Choosing a set of microarrays
The user can create selections of microarrays according to organism and to chosen sample properties, for example a set of human arrays from a particular tissue type. Currently, array selections can be done from sample annotations such as anatomical part, developmental stage, treatment, disease, genetic modification, or tumor type. Because the database is populated with a very large number of experiments, researchers can often identify subsets of arrays from a context similar to that from their own RT-qPCR experiment. Our recommendation is to select at least three independent studies comprising at least 60 arrays in total. If this cannot be reached within a specific context, it may be worth extending this context with closely related conditions.
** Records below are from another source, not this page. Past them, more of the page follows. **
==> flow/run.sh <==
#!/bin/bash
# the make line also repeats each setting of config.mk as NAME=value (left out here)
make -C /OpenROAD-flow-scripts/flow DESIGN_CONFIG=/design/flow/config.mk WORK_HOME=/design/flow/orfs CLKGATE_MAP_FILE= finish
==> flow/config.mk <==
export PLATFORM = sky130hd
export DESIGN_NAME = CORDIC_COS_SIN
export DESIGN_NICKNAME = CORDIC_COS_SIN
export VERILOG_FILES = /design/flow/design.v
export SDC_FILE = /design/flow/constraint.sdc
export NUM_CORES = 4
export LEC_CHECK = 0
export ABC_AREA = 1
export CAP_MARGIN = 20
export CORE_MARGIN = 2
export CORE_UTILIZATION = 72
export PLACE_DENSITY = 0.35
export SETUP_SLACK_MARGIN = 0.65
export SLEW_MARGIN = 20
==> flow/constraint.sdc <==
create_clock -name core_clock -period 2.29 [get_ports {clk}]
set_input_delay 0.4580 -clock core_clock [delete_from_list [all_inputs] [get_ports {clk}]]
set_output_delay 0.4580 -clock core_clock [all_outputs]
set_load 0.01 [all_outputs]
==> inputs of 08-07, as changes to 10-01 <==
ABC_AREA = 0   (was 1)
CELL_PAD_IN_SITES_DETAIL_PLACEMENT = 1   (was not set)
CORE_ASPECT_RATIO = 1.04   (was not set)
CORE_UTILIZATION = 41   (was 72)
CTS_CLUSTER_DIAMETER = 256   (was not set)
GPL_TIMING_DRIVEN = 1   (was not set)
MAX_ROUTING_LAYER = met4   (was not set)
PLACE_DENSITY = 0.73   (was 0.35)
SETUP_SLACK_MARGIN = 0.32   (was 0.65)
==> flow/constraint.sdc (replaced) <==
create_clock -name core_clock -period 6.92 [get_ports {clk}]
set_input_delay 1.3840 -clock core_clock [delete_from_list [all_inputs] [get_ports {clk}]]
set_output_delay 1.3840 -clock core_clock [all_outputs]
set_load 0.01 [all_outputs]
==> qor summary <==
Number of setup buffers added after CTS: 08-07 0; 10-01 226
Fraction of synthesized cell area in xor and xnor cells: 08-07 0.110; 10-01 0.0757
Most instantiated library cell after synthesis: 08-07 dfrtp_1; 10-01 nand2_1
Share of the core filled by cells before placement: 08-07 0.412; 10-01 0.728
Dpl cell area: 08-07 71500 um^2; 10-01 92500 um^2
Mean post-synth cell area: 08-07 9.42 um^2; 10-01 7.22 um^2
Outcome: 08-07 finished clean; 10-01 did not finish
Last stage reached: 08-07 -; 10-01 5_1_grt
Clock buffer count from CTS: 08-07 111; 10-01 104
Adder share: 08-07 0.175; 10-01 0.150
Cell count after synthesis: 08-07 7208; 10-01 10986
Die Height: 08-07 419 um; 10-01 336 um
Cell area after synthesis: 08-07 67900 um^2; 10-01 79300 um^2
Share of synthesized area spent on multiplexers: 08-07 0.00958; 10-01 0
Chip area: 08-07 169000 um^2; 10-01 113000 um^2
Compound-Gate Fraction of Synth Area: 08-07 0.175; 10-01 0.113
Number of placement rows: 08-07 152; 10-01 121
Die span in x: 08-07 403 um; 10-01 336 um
In the example described earlier with T-lymphocytes, we selected 137 arrays hybridized with transcripts from CD4 T-Lymphocyte samples.
Choosing the range of expression
Theoretically, as long as data normalization is carried out in the linear range of amplification of both target and reference gene, it is not necessary for them to be in the same range of expression. However, some experimenters prefer using reference genes that are in a similar range of expression as their genes of interest. In RefGenes, the user can define the upper and lower bounds of the search space such as to obtain candidate reference genes within these bounds. As an additional information, a bar below the graph indicates, for a given microarray platform, the typical ranges of low, medium, and high expression (where "Medium" indicates the interquartile range). We recommend to upload genes of interest as well as alternative reference genes for a comparison with new candidates that will be proposed by RefGenes. In the screen shot shown in Figure 5, we uploaded the probe set identifiers for GAPDH, TUBB, PPIA, B2 M, TBP, UBC, ACTB, RPL13A, as well as that of PIK3R1 as an example of a target gene to be measured by RT-qPCR in CD4 T-lymphocytes. We then defined the range of reference gene expression to be slightly above and below that of PIK3R1.
Searching for reference genes
The "Run" button allows to trigger the search algorithm based on the selections of arrays and genes. The Genevestigator engine searches for genes with the lowest variance within this selection of arrays and displays the top 25 probe sets. For each probe set, the mean and standard deviation are indicated. Mouse-over tooltips over each probe set provide additional information such as gene name and IDs for various gene models. In the present example, after launching the search by clicking on the "Run" button, RefGenes suggested 25 potential reference genes, of which the standard deviation of expression was between 0.22 and 0.31. As a comparison, the standard deviations of commonly used reference genes was between 0.35 and 0.98.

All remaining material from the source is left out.